Emanuele Del Sozzo got his Ph.D. in Information Technology from Politecnico di Milano in 2019. He received his B.Sc. and M.Sc. in Computer Engineering from Politecnico di Milano in 2012 and 2015 respectively. He also receives in 2015 M.Sc. degree in Computer Science from the University of Illinois at Chicago (UIC), and Alta Scuola Politecnica Diploma. His research focuses on reconfigurable architectures, code generation and optimization. He is currently a PostDoc at Politecnico di Milano.



Marco Domenico Santambrogio (SM'05) received the Laurea (M.Sc. equivalent) degree in computer engineering from the Politecnico di Milano, Milan, Italy, in 2004, the M.Sc. degree in computer science from The University of Illinois at Chicago, Chicago, IL, USA, in 2005, and the Ph.D. degree in computer engineering from the Politecnico di Milano, in 2008. He was a Post-Doctoral Fellow with the Computer Science and Artificial Intelligence Laboratory, Massachusetts Institute of Technology, Cambridge, MA, USA.

He held visiting positions with the Department of Electrical Engineering and Computer Science, Northwestern University, Evanston, IL, USA, in 2006 and 2007, and the Heinz Nixdorf Institut, Paderborn, Germany, in 2006. He has been with the NECST Laboratory, Politecnico di Milano, where he founded the Dynamic Reconfigurability in Embedded System Design project in 2004 and the CHANGE (self-adaptive computing system) project in 2010. He is currently an Assistant Professor with the Politecnico di Milano. His current research interests include reconfigurable computing, self-aware and autonomic systems, hardware/software codesign, embedded systems, and high performance processors and systems. Dr. Santambrogio is a Senior Member of the Association for Computing Machinery.

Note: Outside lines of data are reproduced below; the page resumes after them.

===== src/design/v3alu_pkg.sv =====
// ----------------------------------------------------------------------------
// v3alu_pkg: shared types, constants and helpers of the vector3 ALU
// Operation codes, field widths and the saturation helpers used by the lane,
// root, divide and top-level files.
// ----------------------------------------------------------------------------
`default_nettype none

package v3alu_pkg;

    localparam int DATA_W        = 32;
    localparam int FRAC_BITS_DEF = 16;
    localparam int MINLEN_W      = 31;
    localparam int OPND_W        = 33;
    localparam int PROD_W        = 66;
    localparam int WIDE_W        = 68;
    localparam int SQ_W          = 64;
    localparam int ROOT_W        = 32;
    localparam int SQRT_STAGES   = 32;
    localparam int CMD_W         = 4;
    localparam int S_TDATA_W     = 264;
    localparam int M_TDATA_W     = 168;

    localparam logic [MINLEN_W-1:0] MINLEN_RESET = 31'd7;

    localparam logic [CMD_W-1:0] CMD_ADD      = 4'd0;
    localparam logic [CMD_W-1:0] CMD_SUB      = 4'd1;
    localparam logic [CMD_W-1:0] CMD_SCALE    = 4'd2;
    localparam logic [CMD_W-1:0] CMD_SCALEADD = 4'd3;
    localparam logic [CMD_W-1:0] CMD_BLEND    = 4'd4;
    localparam logic [CMD_W-1:0] CMD_DOT      = 4'd5;
    localparam logic [CMD_W-1:0] CMD_CROSS    = 4'd6;
    localparam logic [CMD_W-1:0] CMD_DISTSQ   = 4'd7;
    localparam logic [CMD_W-1:0] CMD_DIST     = 4'd8;
    localparam logic [CMD_W-1:0] CMD_LEN      = 4'd9;
    localparam logic [CMD_W-1:0] CMD_NORM     = 4'd10;
    localparam logic [CMD_W-1:0] CMD_PLANE    = 4'd11;
    localparam logic [CMD_W-1:0] CMD_EQUAL    = 4'd12;

    typedef logic signed [DATA_W-1:0] word_t;
    typedef logic signed [WIDE_W-1:0] wide_t;

    localparam wide_t WIDE_MAX = 68'sd2147483647;
    localparam wide_t WIDE_MIN = -68'sd2147483648;
    localparam word_t WORD_MAX = 32'sh7fffffff;
    localparam word_t WORD_MIN = 32'sh80000000;

    // per-lane result handed to the merge stage
    typedef struct packed {
        word_t r;
        wide_t term;
        logic  big;
    } lane_out_t;

    function automatic word_t sat_word(input wide_t v);
        word_t res;
        if (v > WIDE_MAX) begin
            res = WORD_MAX;
        end else if (v < WIDE_MIN) begin
            res = WORD_MIN;
        end else begin
            res = v[DATA_W-1:0];
        end
        return res;
    endfunction

    function automatic word_t sat_len(input logic [ROOT_W-1:0] len);
        word_t res;
        if (len[ROOT_W-1]) begin
            res = WORD_MAX;
        end else begin
            res = len;
        end
        return res;
    endfunction

endpackage

`default_nettype wire


===== src/design/v3alu_div.sv =====
// ----------------------------------------------------------------------------
// v3alu_div: pipelined restoring divider for normalize
// Computes floor(mag * 2^FRAC_BITS / len), one quotient bit per stage. The
// quotient never exceeds 2^FRAC_BITS because len is at least mag.
// ----------------------------------------------------------------------------
`default_nettype none

module v3alu_div
    import v3alu_pkg::*;
#(
    parameter int FRAC_BITS = FRAC_BITS_DEF
) (
    input  logic              aclk,
    input  logic              en,
    input  logic [DATA_W-1:0] mag,
    input  logic [ROOT_W-1:0] len,
    output logic [FRAC_BITS:0] quot
);

    localparam int STAGES = FRAC_BITS + 1;
    localparam int REM_W  = ROOT_W + 1;

    logic [REM_W-1:0]   rem_reg [STAGES];
    logic [ROOT_W-1:0]  len_reg [STAGES];
    logic [FRAC_BITS:0] q_reg   [STAGES];

    for (genvar j = 0; j < STAGES; j++) begin : g_stg
        logic [REM_W-1:0]   rem_in, sh;
        logic [ROOT_W-1:0]  len_in;
        logic [FRAC_BITS:0] q_in;
        logic               bit_in, ge;

        if (j == 0) begin : g_first
            // high part of the numerator; the low bit of mag is shifted in at this stage
            assign rem_in = {2'b00, mag[DATA_W-1:1]};
            assign len_in = len;
            assign q_in   = '0;
            assign bit_in = mag[0];
        end else begin : g_rest
            assign rem_in = rem_reg[j-1];
            assign len_in = len_reg[j-1];
            assign q_in   = q_reg[j-1];
            assign bit_in = 1'b0;
        end

        assign sh = {rem_in[REM_W-2:0], bit_in};
        assign ge = sh >= {1'b0, len_in};

        always_ff @(posedge aclk) begin
            if (en) begin
                rem_reg[j] <= ge ? sh - {1'b0, len_in} : sh;
                len_reg[j] <= len_in;
                q_reg[j]   <= {q_in[FRAC_BITS-1:0], ge};
            end
        end
    end

    assign quot = q_reg[STAGES-1];

endmodule

`default_nettype wire


===== config.mk =====
export PLATFORM = sky130hd
export DESIGN_NAME = v3alu_div
export DESIGN_NICKNAME = d
export VERILOG_FILES = /design/src/design/v3alu_pkg.sv /design/src/design/v3alu_div.sv
export SDC_FILE = /design/constraint.sdc
export NUM_CORES = 2
export LEC_CHECK = 0
export ABC_CLOCK_PERIOD_IN_PS = 3000
export BUFFER_PORTS_ARGS = -buffer_cell sky130_fd_sc_hd__buf_2
export CAP_MARGIN = 0
export CORE_UTILIZATION = 45
export DETAILED_ROUTE_END_ITERATION = 7
export PLACE_DENSITY = 0.67
export SYNTH_ARGS = -nofsm -noshare
export SYNTH_HDL_FRONTEND = slang
export SYNTH_SLANG_ARGS = --single-unit

===== constraint.sdc =====
create_clock -name aclk -period 3 [get_ports aclk]
set_input_delay 0.15 -clock aclk [delete_from_list [all_inputs] [get_ports aclk]]
set_output_delay 0.15 -clock aclk [all_outputs]
set_load 0.03 [all_outputs]

==> flow_summary_export.csv <==
group,metric,value,unit
final_layout,final_area,0.0946,sq mm
power,pwr-share-clk,0.159,
sta,period_needed,3.49,ns
place,gp_congestion,0.970,
place,pre_cts_slack,-0.757,ns
route,post-route-drc-count,0,
yosys,syn_area,0.0697,sq mm
sta,setup_slack,-0.491,ns
critical_path,critical_path_arrival,3.99,ns
yosys,netlist_top_cells_count,"1177 x edfxtp_1, 658 x inv_1, 543 x ha_1, 514 x a21oi_1, 473 x nand2_1",
yosys,yosys_register_bits,1177,
route,postRouteAntennaNets,0,
die,die_area,0.156,sq mm
place,placedCellCount,9851,
cts,cts_max_path_buffers,3,
sta,hold_slack,0.114,ns
yosys,synth.most_common_cell,"edfxtp_1",
route,drt-total-wl,183000,um
final_layout,stdcell_count,10300,
yosys,ys_top_cells_by_area,"edfxtp_1 51%, ha_1 9.7%, a21oi_1 3.7%, inv_1 3.5%, xnor2_1 3.2%",
cts,clock_latency,0.76,ns
sta,rsz0062_at_grt,"true",
sta,max_slew.worst_pin.slew,0.873,ns
cts,numCtsBuffers,140,
yosys,post_synth.cell_area_avg,10.9,sq um
critical_path,path_class,"reg2reg",
die,io_pins,83,
yosys,synth_edf_count,1177,
sta,finalMaxSlewViolations,0,
critical_path,r2r_cells,12,
route,drt_first_iter_violations,1793,
critical_path,path_cells,"ha_4 > o21a_1 > o31a_1 > o21a_1 > a22o_1 > a21oi_4 > o211ai_1 > o221ai_2 > a2111oi_4 > nor2_4 > buf_12 > mux2_1",
yosys,synth_flop_cell,"edfxtp_1",
run,drv_cap,0,
global_routing,grt_usage,0.230,
cts,cts_sinks,1177,
status,run_status,"complete, but fails checks",
power,p_switching,37.5,mW
sta,finalHoldViolCount,0,
die,die_x,396,um
critical_path,cp_common_cell,"o21a_1",
power,swShare,0.363,
global_routing,antenna_found_initial,0,
route,routed_via_density,5.30,
route,wire_per_inst,17.7,um
place,portBuffers,82,
yosys,synth_top_area_share,0.507,
die,die_y,396,um
critical_path,cp-end-kind,"flip-flop",
min_path,min_path_type,"in2reg",
final_layout,nets,8821,
final_layout,syn2layout_area_growth,35.6,%
route,num_vias,54800,
power,comb_power_share,0.577,
yosys,ys_async_sr_fraction,0,
sta,totalNegativeSetupSlack,-118.06,ns
sta,finalSetupViolations,501,
power,powerDensity,1090,mW/mm^2
cts,cts_root_buffer,"clkbuf_16",
cts,clkSlewWorstSetupHoldPaths,0.06,ns
sta,clock_skew,0.0252,ns
sta,period_share,1.16,
final_layout,drive_gt1_frac,0.312,
power,peakVddDrop,0.000709,V
final_layout,fillers,12000,
status,violations,"negative setup slack",
sta,slew_headroom,0.403,
critical_path,crit_path_max_fanout,24,
min_path,hold_depth,5,
yosys,synth.net_count,7003,
yosys,yosysSeqAreaShare,0.507,
yosys,synth_cell_type_count,93,
yosys,synth_top_area_cell,"edfxtp_1",
yosys,ys_warn_count,0,
global_routing,grt_first_pass_wirelength,286000,um
power,leakage,41.4,nW
critical_path,worst_path_max_delay_cell,"edfxtp_1",
route,drtPass1Iterations,8,
global_routing,grt_max_degree,117,
power,pwr-share-seq,0.264,
global_routing,grt_pass1_vias,57600,
cts,cts_tree,"built",
critical_path,startpoint_type,"flip-flop",
die,core_area,0.154,sq mm
critical_path,max_stage_delay,0.44,ns
place,dp_hpwl,136000,um
die,placementRows,144,
die,start_util,0.453,
critical_path,cp.required,3.49,ns
yosys,synthCells,6378,
cts,htree_levels,4,
sta,fmax,286,MHz
power,p_int,65.8,mW
global_routing,grt_overflow,0,
place,placed_cell_area,0.0843,sq mm
-- final cells by class --
class,instances,area [sq um],share of cell area
well taps,2044,2560,0.0270
flip-flops and latches,1177,35300,0.374
inverters,659,2480,0.0262
clock inverters,72,674,0.00713
multi-input cells,4389,34900,0.369
repair buffers,1829,14900,0.158
clock buffers,172,3730,0.0394
diodes,1,2.50,0.0000265
-- critical path: cells and delay by family (launching register included) --
family / cells / cell delay, ns
compound gates: 8 / 1.84
buf+inv: 1 / 0.18
simple gates: 1 / 0.09
flops: 1 / 0.44
fa+ha+maj: 1 / 0.31
mux: 1 / 0.34
-- routing by layer --
metal,global-route usage,up-vias,part of all wire
met5,0,-,0
met4,0.168,0,0.082
met3,0.0262,645,0.025
met2,0.483,1130,0.58
met1,0.189,26000,0.31
li1,-,27000,-
-- placed cells by master (no fill, tap or decap), types with 36 or more instances in the layout --
cell	synthesis	routed
a21o_1	245	244
a21oi_1	514	462
a21oi_2	0	37
a31oi_1	75	56
and3_1	40	36
buf_12	0	44
buf_2	28	82
buf_4	7	1544
buf_6	3	62
clkbuf_16	0	150
dlygate4sd3_1	0	65
edfxtp_1	1177	1177
ha_1	543	497
ha_4	0	42
inv_1	658	635
mux2_1	192	54
mux2_4	5	148
nand2_1	473	459
nand2b_1	66	65
nand3_1	114	107
nand4_1	82	82
nor2_1	345	318
nor2b_1	76	55
nor3_1	85	75
o21a_1	89	86
o21ai_0	262	247
o21ai_1	165	110
o21ai_2	0	59
o21bai_1	58	51
xnor2_1	253	251
xor2_1	179	179
-- stage by stage --
step	power (mW)	utilization
global placement	76.9	0.548
CTS	101	0.605
global route	110	0.614
floorplan	58.4	-
finish	103	0.615
detailed placement	78.1	0.548
-- power groups by stage --
stage	registers [mW]	logic, mW	clock network [mW]
after floorplan	26.5	31.9	0
after global placement	27.4	49.6	0
after detailed placement	27.4	50.6	0
after CTS	27.2	57.1	16.9
after global routing	27.7	64.5	17.4
final	27.3	59.6	16.4
-- final timing paths --
path	from	end	slack, ns
setup / recovery	rem_reg[0][100]	rem_reg[0][136]	-0.49
setup reg to reg	rem_reg[0][100]	rem_reg[0][136]	-0.49
hold / removal	mag[1]	rem_reg[0][3]	0.11
hold reg to reg	q_reg[0][243]	q_reg[0][261]	0.41
-- logic make-up after synthesis --
family          count (synthesis)  synth area share
compound gates               1727             0.156
simple gates                 1427            0.0964
flops                        1177             0.507
buf+inv                       814            0.0450
fa+ha+maj                     559             0.102
xor+xnor                      432            0.0543
mux                           242            0.0391
-- what timing repair did --
action	CTS	global route
hold endpoints to repair	96	0
buffers inserted	120	62
hold buffers	65	0
endpoints found under the setup margin	495	526
pin swaps	210	133
gates cloned	23	6
gates resized for setup	454	260
No activity file was read; power rests on OpenSTA's default activity.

Marco Rabozzi is Co-founder of Huxelerate and got his PhD in Information Technology at Politecnico di Milano, focusing on computer-aided design tools for FPGA-based systems, reconfigurable architectures and combinatorial optimization. In 2014 He received his M.Sc. degree in Computer Science from the University of Illinois at Chicago and, in the same year, the M.Sc. in Computer Science and Engineering from Politecnico di Milano.